Ami tak bergeming, ia bahkan tak mampu mengambil sapu tangan dari Tian. Perlahan Tian mengusap airmata Ami, dirangkulnya gadis itu.
“Maafin gua…”
***
Dea terus menghela nafas, firasat buruk menyergap pikirannya saat ia memikirkan sahabat-sahabatnya. “Kenapa ini? Kok perasaan gua jadi nggak enak, ya?” Tanpa pikir panjang Dea langsung menghubungi Angel untuk sekedar menanyakan keadaan ketiga sahabatnya.
“Halo, Dea?”
“Iya, Njel. Loe lagi dimana sekarang?”
“Gua lagi makan sama Via, kenapa emangnya, De?”
“Nggak apa-apa, Ami gimana?”
“Kita nggak ketemu Ami sejak tadi siang, nanti gua sama Via cari Ami kok.”
“Eh, gua mau langsung pulang!” terdengar suara Via yang menyahut pernyataan Angel.
“Lho? Kenapa, Vi?”
“Capek banget gua.”
“Yaudah, besok gua masuk kok, siap bertugas! Kalian nggak usah kangen berat ma gua ya hari ini.”
“Pede banget ni anak! Hahaha!” tawa Sivia dan Angel.
“Oke, kalau ada kabar dari Ami bilang ke gua ya, pulsa terbatas nggak bisa telepon Ami.

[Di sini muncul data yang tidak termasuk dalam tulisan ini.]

This design comes from an exercise in tuning for small area, a short achievable clock period and few clock cycles on the open sky130 flow, not from production work.
Only simulation tests tie the RTL to the original design; equivalence was not proved.

## rsa_core
module rsa_core #(
    parameter WIDTH = 32
)(
    input  wire                 clk,
    input  wire                 rst,
    input  wire                 start,
    input  wire [WIDTH-1:0]     m_in,
    input  wire [WIDTH-1:0]     e_in,
    input  wire [WIDTH-1:0]     n_in,
    output reg  [WIDTH-1:0]     out,
    output reg                  busy,
    output reg                  done
);
localparam [3:0] IDLE = 4'd0, DBL = 4'd1, CHAIN = 4'd2, CONV = 4'd3,
                 SKIP = 4'd4, P1 = 4'd5, P2 = 4'd6, SQ = 4'd7, SQ2 = 4'd8,
                 MUL = 4'd9, MUL3 = 4'd10, FIN = 4'd11;
reg [3:0]  state;
reg [31:0] r;        
reg [31:0] n_r;      
reg [31:0] m_r;      
reg [32:0] ex;       
reg [5:0]  cnt;
wire last = (ex[31:0] == 32'd0);    
wire pair = ex[31] & (ex[30:0] != 31'd0);
wire fin_op = ((state == SQ) | (state == P1)) & last;
wire sel_r = ((state == CHAIN) | (state == SQ) | (state == SQ2) | (state == P1)) & ~fin_op;
wire sel_m = (state == CONV) | (state == MUL) | (state == P2);
wire sel_3 = (state == MUL3);
wire [31:0] A = ({32{sel_r}} & r) | ({32{sel_m}} & m_r) | ({32{sel_3}} & out) |
                {31'd0, fin_op};
wire [31:0] B = r;
wire [31:0] N = n_r;
wire [32:0] D;
wire [32:0] dc;
assign D[0]  = ~B[0];
assign dc[1] = B[0];
genvar i, j;
generate
    for (j = 1; j < 32; j = j + 1) begin : g_d
        rsa_fa u_fa (.a(B[j]), .b(N[j]), .c(dc[j]), .s(D[j]), .co(dc[j+1]));
    end
endgenerate
assign D[32] = dc[32];
wire [32:0] nS [0:32];
generate
    if (1) begin : g_row0
        wire sb0 = A[0] & ~B[0];
        wire sd0 = A[0] & B[0];
        wire [32:1] nX0;
        for (j = 1; j < 32; j = j + 1) begin : g_x
            assign nX0[j] = ~((sb0 & B[j]) | (sd0 & D[j]));
        end
        assign nX0[32] = ~(sd0 & D[32]);
        assign nS[1] = {1'b1, nX0[32:1]};
    end
    for (i = 1; i < 32; i = i + 1) begin : g_row
        wire sb, sn, sd;
  ...
clock: 375.0 ns
lec_check: 0
cap_margin: 30
core_margin: 2
core_utilization: 40
setup_slack_margin: 5
slew_margin: 30
synth_hierarchical: 1
standard.sh (not shown) runs the stock make flow with config.mk's settings and CLKGATE_MAP_FILE= SYNTH_SCRIPT=/design/flow/synth_recipe.tcl, a recipe that flattens the netlist after the stock synthesis.
==> flow/flow/run.sh <==
#!/bin/bash
set -euo pipefail
export BUFFER_PORTS_ARGS="-buffer_cell sky130_fd_sc_hd__buf_1"
bash standard.sh synth > synth.log 2>&1
bash standard.sh finish > layout.log 2>&1
Testbench counts at the start, summed over its fixed seeds: cycles 12,652.
Rerun with:
==> flow/run.sh (new file) <==
#!/bin/bash
# synth_recipe.tcl (not shown) runs the flow's synth.tcl, then flattens the netlist and writes it again
# the make line also repeats each setting of config.mk as NAME=value (left out here)
make -C /OpenROAD-flow-scripts/flow DESIGN_CONFIG=/design/flow/config.mk WORK_HOME=/design/flow/orfs CLKGATE_MAP_FILE= SYNTH_SCRIPT=/design/flow/synth_recipe.tcl finish
removed: flow/flow/run.sh
removed: flow/standard.sh
Effect:
- The changed run went through all stages and came out clean
- fmax went down by 0.36%
- die area does not change
- core utilization grows by 0.76 points
- hold slack stays flat
- synthesized cell count does not change
- design area came out higher by 1.8%

---

v43:
Another version of the RTL of rsa_core (not shown whole).
For scale: ~150 flip-flops, ~130 I/O pins.
==> flow/config.mk <==
export PLATFORM = sky130hd
export DESIGN_NAME = rsa_core
export DESIGN_NICKNAME = rsa_core
export VERILOG_FILES = /design/flow/design.v
export SDC_FILE = /design/flow/constraint.sdc
export NUM_CORES = 8
export LEC_CHECK = 0
export CAP_MARGIN = 30
export CORE_MARGIN = 2
export CORE_UTILIZATION = 40
export SETUP_SLACK_MARGIN = 5
export SLEW_MARGIN = 30
export SYNTH_HIERARCHICAL = 1
==> flow/constraint.sdc <==
create_clock -name core_clock -period 375.0 [get_ports {clk}]
set_input_delay 75.0000 -clock core_clock [delete_from_list [all_inputs] [get_ports {clk}]]
set_output_delay 75.0000 -clock core_clock [all_outputs]
set_load 0.01 [all_outputs]
==> flow/flow/run.sh <==
#!/bin/bash
set -euo pipefail
export BUFFER_PORTS_ARGS="-buffer_cell sky130_fd_sc_hd__buf_2"
bash standard.sh synth > synth.log 2>&1
bash standard.sh finish > layout.log 2>&1
Per the final summary, v43 finished and its layout is clean on timing, DRC and antenna.
Testbench counts of v43, summed over its fixed seeds: cycles 12,664.
Input changes introduced in v11 (baseline for comparison: v43):
# v43
export LEC_CHECK = 0
export CAP_MARGIN = 30
export CORE_MARGIN = 2
export CORE_UTILIZATION = 40
export SETUP_SLACK_MARGIN = 5
export SLEW_MARGIN = 30
export SYNTH_HIERARCHICAL = 1
create_clock -name core_clock -period 375.0 [get_ports {clk}]
# v11
export LEC_CHECK = 0
export CAP_MARGIN = 30
export CORE_MARGIN = 2
export CORE_UTILIZATION = 75
export CTS_BUF_LIST = sky130_fd_sc_hd__clkbuf_4 sky130_fd_sc_hd__clkbuf_8
export SETUP_SLACK_MARGIN = 5
export SLEW_MARGIN = 30
export SYNTH_HIERARCHICAL = 1
create_clock -name core_clock -period 375.0 [get_ports {clk}]
==> flow/flow/run.sh <==
#!/bin/bash
set -euo pipefail
export BUFFER_PORTS_ARGS="-buffer_cell sky130_fd_sc_hd__buf_1"
bash standard.sh synth > synth.log 2>&1
bash standard.sh finish > layout.log 2>&1
Status | v11 and v43 | clean
Against v43, v11 comes in 210 ps lower on placement-stage worst setup slack.
The post-route clock period utilization of v11 and that of v43 are within noise of each other.
Diff v11 and v43: number of detailed-route iterations in the first pass higher in v11
Diff v43 -> v11 | pin count of the biggest net entering global routing | increase of about 4.6%
Compared with v43, v11 shows a multi-input logic portion of the cell area that is 2.9 points higher.
As far as post-synthesis compound-gate area fraction goes, v11 and v43 are indistinguishable; the numbers are identical.
Of the two candidates, v43 has the better setup slack and v11 the worse one.
Edits applied to the flow inputs when going from v11 to v39:
# v11
export LEC_CHECK = 0
export CAP_MARGIN = 30
export CORE_MARGIN = 2
export CORE_UTILIZATION = 75
export CTS_BUF_LIST = sky130_fd_sc_hd__clkbuf_4 sky130_fd_sc_hd__clkbuf_8
export SETUP_SLACK_MARGIN = 5
export SLEW_MARGIN = 30
export SYNTH_HIERARCHICAL = 1
create_clock -name core_clock -period 375.0 [get_ports {clk}]
# v39
export LEC_CHECK = 0
export CAP_MARGIN = 30
export CORE_MARGIN = 2
export CORE_UTILIZATION = 40
export CTS_BUF_LIST = sky130_fd_sc_hd__clkbuf_4 sky130_fd_sc_hd__clkbuf_8
export SETUP_SLACK_MARGIN = 5
export SLEW_MARGIN = 30
export SYNTH_HIERARCHICAL = 1
create_clock -name core_clock -period 375.0 [get_ports {clk}]
--- outcome ---
Looking at width of the die, v39 sits about 36% above v11. When v39 is set beside v11, its met3 track demand over resource turns out to be 5.3 points smaller. Cmp v39 vs v11: number of filler instances in the final layout higher in v39.
The inputs of v19 differ from those of v39 as listed below.
# v39
export LEC_CHECK = 0
export CAP_MARGIN = 30
export CORE_MARGIN = 2
export CORE_UTILIZATION = 40
export CTS_BUF_LIST = sky130_fd_sc_hd__clkbuf_4 sky130_fd_sc_hd__clkbuf_8
export SETUP_SLACK_MARGIN = 5
export SLEW_MARGIN = 30
export SYNTH_HIERARCHICAL = 1
create_clock -name core_clock -period 375.0 [get_ports {clk}]
# v19
export LEC_CHECK = 0
export CAP_MARGIN = 30
export CORE_MARGIN = 2
export CORE_UTILIZATION = 65
export CTS_BUF_LIST = sky130_fd_sc_hd__clkbuf_4 sky130_fd_sc_hd__clkbuf_8
export SETUP_SLACK_MARGIN = 5
export SLEW_MARGIN = 30
export SYNTH_HIERARCHICAL = 1
create_clock -name core_clock -period 375.0 [get_ports {clk}]
Results
Antenna diode instance count: higher on v19
Comparing v39 against v19, there is no change at all in cell count of the worst hold path.
v39 → v19: hold slack held, die outline width went down about 21%.
v19 — count of inserted tapcells 525 lower, v39 as reference
From v39 to v19 the numbers moved as follows: final design area excluding fillers shows a reduction of 830 µm², peak clock frequency supported by timing roughly the same.
When v19 is measured against v39, its final wirelength turns out 0.99% lower.
Re wire length of the first global-routing pass: v19 and v39 aren't equal, and the lower value belongs to v39.
When v19 is measured against v39, its clock period minus final worst setup slack turns out 8.0 ps higher.
The inputs of v49 differ from those of v19 as listed below.
# v19
export LEC_CHECK = 0
export CAP_MARGIN = 30
export CORE_MARGIN = 2
export CORE_UTILIZATION = 65
export CTS_BUF_LIST = sky130_fd_sc_hd__clkbuf_4 sky130_fd_sc_hd__clkbuf_8
export SETUP_SLACK_MARGIN = 5
export SLEW_MARGIN = 30
export SYNTH_HIERARCHICAL = 1
create_clock -name core_clock -period 375.0 [get_ports {clk}]
# v49
export LEC_CHECK = 0
export CAP_MARGIN = 30
export CORE_MARGIN = 2
export CORE_UTILIZATION = 55
export CTS_BUF_LIST = sky130_fd_sc_hd__clkbuf_4 sky130_fd_sc_hd__clkbuf_8
export SETUP_SLACK_MARGIN = 5
export SLEW_MARGIN = 30
export SYNTH_HIERARCHICAL = 1
create_clock -name core_clock -period 375.0 [get_ports {clk}]
==> results.txt <==
v49 did not stop at any stage, and its layout met the timing, DRC and antenna checks. Compared with v19, v49 shows clock-buffer cell count lower by 2. Summary of v49 over v19: non-clock buffer count climbed about 11%, initial antenna violation count saw a decrease, detailed router's first-iteration violation count lower, worst setup slack after layout now smaller. Delta (v49 minus v19): maximum cell stage delay along the critical path has remained practically unchanged; routed wire length has increased; sequential cell area has remained practically unchanged. Final period utilization delta (v19 -> v49): insignificant.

Hehe, Bye!”
“Bye, De.”
Setelah memutus panggilan, Dea kembali ke dalam GOR. Dea masih saja gelisah memikirkan sahabat-sahabatnya. Ia merasa ada yang ganjil dari nada bicara Sivia tadi, karena tak biasanya Sivia malas mencari salah satu sahabatnya.